Status and next steps in applying the high-level plan to each of the research areas are:

1D cyberphysical simulation (time-based physics + signals). Past work completed a first pass through the high-level plan, resulting in commercial support for methods and protocols that integrate multiple 1D analysis tools around standard extensions of SysML models (SysPhS).

The SAI Project will begin a second pass through the high-level plan, starting with step 2, identifying differences in the first pass analysis tools that were not addressed previously. This will focus on variation in engineering-specific libraries among the analysis tools. The SAI Project will develop new SysPhS libraries for these, aligned with existing ones, as well as example manufacturing applications of each. They will be proposed as additions to the SysPhS standard.

Logistics analysis. Past work developed reference SysML models to support application of the high-level plan to logistics analysis, including multi-commodity flow optimization (to determine lowest cost movement paths), queuing analysis (to find bottlenecks in movement), and discrete event simulation (for more detailed prediction of movement).
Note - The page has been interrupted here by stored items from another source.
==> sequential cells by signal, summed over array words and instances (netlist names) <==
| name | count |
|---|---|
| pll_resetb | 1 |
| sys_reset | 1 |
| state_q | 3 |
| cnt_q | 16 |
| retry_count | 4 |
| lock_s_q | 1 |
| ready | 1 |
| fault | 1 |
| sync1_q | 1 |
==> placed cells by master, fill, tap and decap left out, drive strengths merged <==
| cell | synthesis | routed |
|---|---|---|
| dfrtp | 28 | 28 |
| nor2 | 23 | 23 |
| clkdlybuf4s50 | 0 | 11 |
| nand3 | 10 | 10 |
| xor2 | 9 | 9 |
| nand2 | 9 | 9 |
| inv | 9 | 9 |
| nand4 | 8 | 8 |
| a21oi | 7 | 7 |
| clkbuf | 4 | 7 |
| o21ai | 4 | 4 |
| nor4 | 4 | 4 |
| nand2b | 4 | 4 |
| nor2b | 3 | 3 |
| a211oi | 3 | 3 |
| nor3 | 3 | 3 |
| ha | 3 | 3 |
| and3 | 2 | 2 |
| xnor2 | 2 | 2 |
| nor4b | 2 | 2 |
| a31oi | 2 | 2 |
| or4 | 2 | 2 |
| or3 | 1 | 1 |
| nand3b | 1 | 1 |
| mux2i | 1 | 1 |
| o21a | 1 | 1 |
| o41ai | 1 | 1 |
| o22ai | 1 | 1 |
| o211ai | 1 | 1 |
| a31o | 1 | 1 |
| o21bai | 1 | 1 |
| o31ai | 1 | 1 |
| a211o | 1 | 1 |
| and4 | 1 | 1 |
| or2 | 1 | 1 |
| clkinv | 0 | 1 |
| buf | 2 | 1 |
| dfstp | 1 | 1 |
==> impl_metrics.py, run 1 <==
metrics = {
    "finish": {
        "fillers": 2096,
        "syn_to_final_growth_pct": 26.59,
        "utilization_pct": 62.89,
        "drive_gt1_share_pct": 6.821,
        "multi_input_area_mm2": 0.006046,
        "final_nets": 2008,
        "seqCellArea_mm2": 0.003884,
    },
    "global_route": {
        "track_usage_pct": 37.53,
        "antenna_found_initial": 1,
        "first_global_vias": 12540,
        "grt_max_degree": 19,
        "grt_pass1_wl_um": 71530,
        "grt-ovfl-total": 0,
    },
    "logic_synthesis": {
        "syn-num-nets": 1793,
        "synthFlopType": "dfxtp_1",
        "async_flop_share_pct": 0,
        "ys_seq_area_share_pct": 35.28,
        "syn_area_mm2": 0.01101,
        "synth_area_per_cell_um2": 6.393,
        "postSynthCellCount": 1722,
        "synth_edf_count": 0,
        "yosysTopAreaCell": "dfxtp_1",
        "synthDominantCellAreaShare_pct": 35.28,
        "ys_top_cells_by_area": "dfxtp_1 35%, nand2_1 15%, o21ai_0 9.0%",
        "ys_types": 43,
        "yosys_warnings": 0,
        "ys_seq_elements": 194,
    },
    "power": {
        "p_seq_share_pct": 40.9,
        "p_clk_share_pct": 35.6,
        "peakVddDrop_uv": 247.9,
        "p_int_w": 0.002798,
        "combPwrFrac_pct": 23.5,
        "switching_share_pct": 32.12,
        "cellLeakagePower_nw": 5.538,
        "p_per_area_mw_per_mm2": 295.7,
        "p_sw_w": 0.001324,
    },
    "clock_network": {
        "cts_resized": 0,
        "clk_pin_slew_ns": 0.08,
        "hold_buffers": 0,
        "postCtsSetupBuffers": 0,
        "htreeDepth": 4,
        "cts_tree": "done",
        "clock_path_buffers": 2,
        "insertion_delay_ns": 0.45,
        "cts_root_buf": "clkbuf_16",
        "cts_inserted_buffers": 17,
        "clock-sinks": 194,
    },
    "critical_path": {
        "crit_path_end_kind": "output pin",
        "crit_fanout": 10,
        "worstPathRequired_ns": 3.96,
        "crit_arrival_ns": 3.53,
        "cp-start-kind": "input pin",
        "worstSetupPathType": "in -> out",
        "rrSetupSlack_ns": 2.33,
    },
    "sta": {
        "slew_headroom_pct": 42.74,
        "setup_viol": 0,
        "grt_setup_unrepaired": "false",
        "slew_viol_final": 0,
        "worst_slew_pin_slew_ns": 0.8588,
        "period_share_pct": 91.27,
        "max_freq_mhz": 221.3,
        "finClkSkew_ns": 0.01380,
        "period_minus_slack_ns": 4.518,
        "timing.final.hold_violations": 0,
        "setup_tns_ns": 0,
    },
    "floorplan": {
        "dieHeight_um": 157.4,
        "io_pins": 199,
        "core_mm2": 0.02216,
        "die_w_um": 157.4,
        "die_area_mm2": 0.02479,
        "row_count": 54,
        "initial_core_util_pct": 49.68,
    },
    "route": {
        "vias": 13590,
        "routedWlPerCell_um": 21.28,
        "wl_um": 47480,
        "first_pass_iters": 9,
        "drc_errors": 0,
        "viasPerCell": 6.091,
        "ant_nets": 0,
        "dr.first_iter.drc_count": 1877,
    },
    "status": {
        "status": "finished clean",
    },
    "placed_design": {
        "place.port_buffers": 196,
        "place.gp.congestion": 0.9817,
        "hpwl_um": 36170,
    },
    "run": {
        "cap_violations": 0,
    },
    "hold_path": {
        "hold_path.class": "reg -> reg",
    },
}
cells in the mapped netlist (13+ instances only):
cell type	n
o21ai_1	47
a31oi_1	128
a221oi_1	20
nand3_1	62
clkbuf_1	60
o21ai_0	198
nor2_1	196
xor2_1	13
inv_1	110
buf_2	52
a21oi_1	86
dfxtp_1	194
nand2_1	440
The SAI project will complete the first two steps in the high-level plan and begin the third. It will begin refining the reference models to better integrate the three kinds of analysis, developing an extension of SysML for those analyses, as well as building an automatic translator from the models to analysis tools.

Behavior model verificationPast work developed techniques to automatically verify executability of system behavior models by treating them as logical constraints on execution order. It developed these for Satisfiability Modulo Theory (SMT) solvers and Alloy Analyzer. The SMT method was validated by developing an automated translator to a standard SMT file format, applying it to many example SysML behavior models, and verifying them on the Z3 solver. The Alloy Analyzer method was validated on the same examples, with documented patterns of translation to Alloy.

The SAI Project will contribute critical elements to the logical behavior models in SysML 2, a major overhaul of SysML onto a logical foundation, under preparation by the Object Management Group.

Tasks

Logistics Analysis

Integrate multi-commodity flow optimization and queuing analysis with SysML 

Spatial Modeling 

Develop spatial modeling proposal for SysML 

SysPhys Update 

Develop new SysPhys libraries and corresponding engineering application examples.

SysML 2

Submit revision of the OMG’s SysML edition 2 submission based on NIST research in logical system modeling and analysis (delay to FY23).